(Dataset entries)
==> src/rtl/clns_pkg.sv <==
// Shared types, codes and constants for the character-LCD nibble sequencer.
// Used by the front end, the job queue, the phase engine and the top level.
`timescale 1ns / 1ps

package clns_pkg;

   // request function codes
   localparam logic [2:0] FUNC_TEXT   = 3'd0;
   localparam logic [2:0] FUNC_CMD    = 3'd1;
   localparam logic [2:0] FUNC_CLEAR  = 3'd2;
   localparam logic [2:0] FUNC_INIT   = 3'd3;
   localparam logic [2:0] FUNC_CURSOR = 3'd4;

   // configuration register indexes
   localparam int         CSR_IDX_W   = 2;
   localparam logic [1:0] CSR_SETUP   = 2'd0;
   localparam logic [1:0] CSR_PULSE   = 2'd1;
   localparam logic [1:0] CSR_SETTLE  = 2'd2;

   localparam logic [15:0] SETUP_RESET  = 16'(60 * 2);
   localparam logic [15:0] PULSE_RESET  = 16'(450 * 2);
   localparam logic [15:0] SETTLE_RESET = 16'(1200 * 2);

   localparam int HOLD_W = 26;
   localparam logic [HOLD_W-1:0] CLEAR_WAIT_NS = HOLD_W'(164 * 2 * 10 * 1000);
   localparam logic [HOLD_W-1:0] INIT_WAIT0_NS = HOLD_W'(40 * 1000 * 1000);
   localparam logic [HOLD_W-1:0] INIT_WAIT1_NS = HOLD_W'(8 * 1000 * 1000);
   localparam logic [HOLD_W-1:0] INIT_WAIT2_NS = HOLD_W'(200 * 1000);

   // wait selectors inside the power-up program
   localparam logic [1:0] WAIT_INIT0 = 2'd0;
   localparam logic [1:0] WAIT_INIT1 = 2'd1;
   localparam logic [1:0] WAIT_INIT2 = 2'd2;
   localparam logic [1:0] WAIT_CLEAR = 2'd3;

   localparam logic [7:0] CMD_SET_ADDR = 8'b1000_0000;
   localparam logic [7:0] LINE1_OFFSET = 8'h40;
   localparam logic [7:0] CHAR_NEWLINE = 8'h0A;

   // program steps: power-up runs the whole table, clear runs steps 11..13 of it
   localparam logic [3:0] INIT_FIRST_OP  = 4'd0;
   localparam logic [3:0] INIT_LAST_OP   = 4'd15;
   localparam logic [3:0] CLEAR_FIRST_OP = 4'd11;
   localparam logic [3:0] CLEAR_LAST_OP  = 4'd13;

   localparam int QUEUE_DEPTH = 4;

   typedef struct packed {
      logic [15:0] setup_ns;
      logic [15:0] pulse_ns;
      logic [15:0] settle_ns;
   } cfg_type;

   // one job for the phase engine
   typedef struct packed {
      logic       tbl;       // run the fixed program instead of a byte
      logic       rs;
      logic [7:0] data;
      logic [3:0] first_op;
      logic [3:0] last_op;
   } job_type;

   typedef struct packed {
      logic       is_wait;
      logic [1:0] wait_sel;
      logic [3:0] nib;
   } op_type;

   function automatic op_type nib_op(input logic [3:0] nib);
      op_type o;
      o.is_wait  = 1'b0;
      o.wait_sel = WAIT_INIT0;
      o.nib      = nib;
      return o;
   endfunction

   function automatic op_type wait_op(input logic [1:0] sel);
      op_type o;
      o.is_wait  = 1'b1;
      o.wait_sel = sel;
      o.nib      = 4'h0;
      return o;
   endfunction

   // power-up program; the clear command plus its wait sits at steps 11..13
   function automatic op_type prog_op(input logic [3:0] idx);
      op_type o;
      case (idx)
         4'd0:    o = wait_op(WAIT_INIT0);
         4'd1:    o = nib_op(4'h3);
         4'd2:    o = wait_op(WAIT_INIT1);
         4'd3:    o = nib_op(4'h3);
         4'd4:    o = wait_op(WAIT_INIT2);
         4'd5:    o = nib_op(4'h3);
         4'd6:    o = nib_op(4'h2);
         4'd7:    o = nib_op(4'h2);
         4'd8:    o = nib_op(4'h8);
         4'd9:    o = nib_op(4'h0);
         4'd10:   o = nib_op(4'hC);
         4'd11:   o = nib_op(4'h0);
         4'd12:   o = nib_op(4'h1);
         4'd13:   o = wait_op(WAIT_CLEAR);
         4'd14:   o = nib_op(4'h0);
         default: o = nib_op(4'h6);
      endcase
      return o;
   endfunction

   function automatic logic [HOLD_W-1:0] wait_hold(input logic [1:0] sel);
      logic [HOLD_W-1:0] h;
      case (sel)
         WAIT_INIT0: h = INIT_WAIT0_NS;
         WAIT_INIT1: h = INIT_WAIT1_NS;
         WAIT_INIT2: h = INIT_WAIT2_NS;
         default:    h = CLEAR_WAIT_NS;
      endcase
      return h;
   endfunction

endpackage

PROBLEM DETAILS
Show the lines from the data above that contain the string "phase".

RESPONSE TO THIS TASK
// Used by the front end, the job queue, the phase engine and the top level.
   // one job for the phase engine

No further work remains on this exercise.